Accident data recorder
The accident data recorder (ADR, German commonly abbr.: UDS, also accident (data) writer), in Switzerland also Restwegaufzeichnungsgerät (abbr.: RAG), is an independent electronic device that records before, during, and after a traffic accident relevant data and thus resembles a flight recorder.
It can be installed in motor vehicles (cars, trucks, buses, motorcycles, trams, and special vehicles) on a voluntary basis in order to obtain more accurate information about the events in an accident. In some countries there are regulations for mandatory installation in different vehicles. The accident data recorder constantly records various data of the vehicle (such as speed, direction of travel, longitudinal and transverse vehicle acceleration, status of the lights, turn signals and braking, etc.) and records them for some time before they are automatically cleared.
In the case of an accident (this is detected by a strong acceleration of the vehicle as a result of an impulse), certain periods of time (usually in the two-digit seconds range) remain permanently stored before and after an event. This makes it much easier to reconstruct events after an accident, so that if necessary the question of fault can be clarified.
Many vehicles of authorities (such as police or ambulance) are equipped with it, as it often comes to disputes with collisions during driving with blues and twos about compliance with regulations. A side effect of vehicles equipped with UDS is that drivers behave more cautiously on the road. According to a survey by the EU Transport Commission, UDS users experienced a 20 to 30 percent decline in traffic accidents.
The installation (also later) costs about 700 euros and can lead to a deduction for some insurance policies. The accident data recorder can be read by an expert via interface cable. The accident data recorder (older generations) has a switch with which the driver can delete the stored data immediately after an accident so as not to burden himself with the later question of guilt. However, this feature may be disabled, for example for use in company vehicles.
Accident data recorders work to measure the accelerations, depending on the equipment in two or three spatial directions, with micromechanical sensors. Often several sensor systems with different resolutions are used in order to be able to log the driving dynamic processes on the one hand and the collision dynamics themselves on the other. Higher-class systems also offer a possibility for measuring the rotational movements as well as the vehicle speed. The latter can e.g. be calculated from the signal of the vehicle's wheel speed sensor. The recording of any signals that are available on the vehicle's own CAN bus, is possible with higher-class devices as well as the detection of a GPS signal for position and speed determination. Depending on the manufacturer, about 20 to 30 s are recorded before and 10 to 15 s after an event.
Are known today (as of 2018) in the German-speaking countries essentially two suitable for retrofitting accident data recorder. Blacktrack Ltd. offers a low-cost solution, which is mainly used by the insurance industry (e.g. AXA Winterthur in Switzerland). By contrast, the UDS-AT developed by the company consortium Peter Systemtechnik GmbH and Kast GmbH offers extended possibilities of recording and integration into a vehicle.
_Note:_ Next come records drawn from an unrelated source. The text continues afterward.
==> src/rtl/stepper_move_sequencer.sv <==
// Counted, trapezoidally ramped STEP/DIR/MS sequencer for an A4988 driver.
// Optional macro STEP_POSITION_EN adds a signed 32-bit absolute position output.
module stepper_move_sequencer #(
   parameter int unsigned PULSE_HIGH_CYC = 100,
   parameter int unsigned DIR_SETUP_CYC  = 50,
   parameter int unsigned START_PERIOD   = 50000,
   parameter int unsigned MIN_PERIOD     = 2500,
   parameter int unsigned ACCEL_DEC      = 2500,
   parameter int unsigned STEP_W         = 16
) (
   input  logic              clk,
   input  logic              rst,
   input  logic              start,
   input  logic              stop,
   input  logic              direcc,
   input  logic [2:0]        secuenciaPasos,
   input  logic [STEP_W-1:0] steps_target,
   output logic              STEP,
   output logic              dirPin,
   output logic [2:0]        microStepping,
   output logic              busy,
   output logic              done,
   output logic              aborted,
`ifdef STEP_POSITION_EN
   output logic signed [31:0] position,
`endif
   output logic [STEP_W-1:0] steps_done
);

   typedef enum logic [2:0] {
      IDLE     = 3'd0,
      SETUP    = 3'd1,
      PULSE_HI = 3'd2,
      PULSE_LO = 3'd3,
      FINISH   = 3'd4
   } state_t;

   state_t            state_q, state_d;
   logic [31:0]       cnt_q, cnt_d;
   logic [31:0]       per_q, per_d;
   logic [STEP_W-1:0] accel_q, accel_d;
   logic [STEP_W-1:0] target_q, target_d;
   logic [STEP_W-1:0] steps_q, steps_d;
   logic [STEP_W-1:0] rem;
   logic              dir_q, dir_d;
   logic [2:0]        ms_q, ms_d;
   logic              aborted_q, aborted_d;
   logic              stop_pend_q, stop_pend_d;
   logic              step_q, step_d;
   logic              busy_q, busy_d;
   logic              done_q, done_d;
   logic              count_step;
`ifdef STEP_POSITION_EN
   logic signed [31:0] pos_q, pos_d;
`endif

   function automatic logic [2:0] ms_map(input logic [2:0] mode);
      case (mode)
         3'd0:    ms_map = 3'b000;
         3'd1:    ms_map = 3'b001;
         3'd2:    ms_map = 3'b010;
         3'd3:    ms_map = 3'b011;
         default: ms_map = 3'b111;
      endcase
   endfunction

   function automatic logic [31:0] period_up(input logic [31:0] p);
      period_up = (p + ACCEL_DEC > START_PERIOD) ? START_PERIOD : p + ACCEL_DEC;
   endfunction

   function automatic logic [31:0] period_down(input logic [31:0] p);
      period_down = (p >= MIN_PERIOD + ACCEL_DEC) ? p - ACCEL_DEC : MIN_PERIOD;
   endfunction

   assign rem = target_q - steps_q;

   always_comb begin
      state_d     = state_q;
      cnt_d       = cnt_q;
      per_d       = per_q;
      accel_d     = accel_q;
      target_d    = target_q;
      steps_d     = steps_q;
      dir_d       = dir_q;
      ms_d        = ms_q;
      aborted_d   = aborted_q;
      stop_pend_d = stop_pend_q;
      count_step  = 1'b0;
      case (state_q)
         IDLE: begin
            if (start && !stop) begin
               state_d     = SETUP;
               dir_d       = direcc;
               ms_d        = ms_map(secuenciaPasos);
               target_d    = steps_target;
               steps_d     = '0;
               aborted_d   = 1'b0;
               per_d       = START_PERIOD;
               accel_d     = '0;
               cnt_d       = '0;
               stop_pend_d = 1'b0;
            end
         end
         // A zero-length move still passes through one SETUP cycle before FINISH.
         SETUP: begin
            if (stop) begin
               state_d   = FINISH;
               aborted_d = 1'b1;
            end else if (target_q == '0) begin
               state_d = FINISH;
            end else if (cnt_q == DIR_SETUP_CYC - 1) begin
               state_d = PULSE_HI;
               cnt_d   = '0;
            end else begin
               cnt_d = cnt_q + 32'd1;
            end
         end
         // A stop here is remembered so the pulse is never cut short.
         PULSE_HI: begin
            if (stop) stop_pend_d = 1'b1;
            if (cnt_q == PULSE_HIGH_CYC - 1) begin
               cnt_d      = '0;
               count_step = 1'b1;
               if (stop || stop_pend_q) begin
                  state_d   = FINISH;
                  aborted_d = 1'b1;
               end else begin
                  state_d = PULSE_LO;
               end
            end else begin
               cnt_d = cnt_q + 32'd1;
            end
         end
         PULSE_LO: begin
            if (stop) begin
               state_d   = FINISH;
               aborted_d = 1'b1;
            end else if (cnt_q == per_q - PULSE_HIGH_CYC - 1) begin
               cnt_d = '0;
               if (steps_q == target_q) begin
                  state_d = FINISH;
               end else begin
                  state_d = PULSE_HI;
                  if (rem <= accel_q) begin
                     per_d = period_up(per_q);
                  end else if (per_q > MIN_PERIOD) begin
                     per_d   = period_down(per_q);
                     accel_d = accel_q + STEP_W'(1);
                  end
               end
            end else begin
               cnt_d = cnt_q + 32'd1;
            end
         end
         FINISH:  state_d = IDLE;
         default: state_d = IDLE;
      endcase

      if (count_step && steps_q != target_q) steps_d = steps_q + STEP_W'(1);

      step_d = (state_d == PULSE_HI);
      busy_d = (state_d == SETUP) || (state_d == PULSE_HI) || (state_d == PULSE_LO);
      done_d = (state_d == FINISH);
   end

`ifdef STEP_POSITION_EN
   always_comb begin
      pos_d = pos_q;
      if (count_step && steps_q != target_q) pos_d = dir_q ? pos_q + 32'sd1 : pos_q - 32'sd1;
   end

   always_ff @(posedge clk or negedge rst) begin
      if (!rst) pos_q <= '0;
      else      pos_q <= pos_d;
   end

   assign position = pos_q;
`endif

   always_ff @(posedge clk or negedge rst) begin
      if (!rst) begin
         state_q     <= IDLE;
         cnt_q       <= '0;
         per_q       <= START_PERIOD;
         accel_q     <= '0;
         target_q    <= '0;
         steps_q     <= '0;
         dir_q       <= 1'b0;
         ms_q        <= 3'b000;
         aborted_q   <= 1'b0;
         stop_pend_q <= 1'b0;
         step_q      <= 1'b0;
         busy_q      <= 1'b0;
         done_q      <= 1'b0;
      end else begin
         state_q     <= state_d;
         cnt_q       <= cnt_d;
         per_q       <= per_d;
         accel_q     <= accel_d;
         target_q    <= target_d;
         steps_q     <= steps_d;
         dir_q       <= dir_d;
         ms_q        <= ms_d;
         aborted_q   <= aborted_d;
         stop_pend_q <= stop_pend_d;
         step_q      <= step_d;
         busy_q      <= busy_d;
         done_q      <= done_d;
      end
   end

   assign STEP          = step_q;
   assign dirPin        = dir_q;
   assign microStepping = ms_q;
   assign busy          = busy_q;
   assign done          = done_q;
   assign aborted       = aborted_q;
   assign steps_done    = steps_q;

endmodule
Residual path recording devices (RAG) from Mobatime AG are external devices that rely on existing on-board signals (distance, speed, operating states of status inputs) and store them in a ring buffer for at least the last 12 km. In contrast to an accident data recorder, they do not have their own measuring sensors.
Reading out the data of an accident data recorder requires special software.
The evaluation and interpretation of measurement data of a traffic accident require special knowledge in the areas of vehicle dynamics, accident reconstruction, metrology and last but not least the accident data storage technology itself. For UDS there is a separate order area for expert witnesses in Germany.
The picture on the right shows the (unprocessed) data curves of a real accident recorded with a UDS. The measured accelerations, the speed and various status channels are plotted over time. It can be seen, for example, that vehicle special signals were switched on prior to the collision and the driver was previously still applying the brake.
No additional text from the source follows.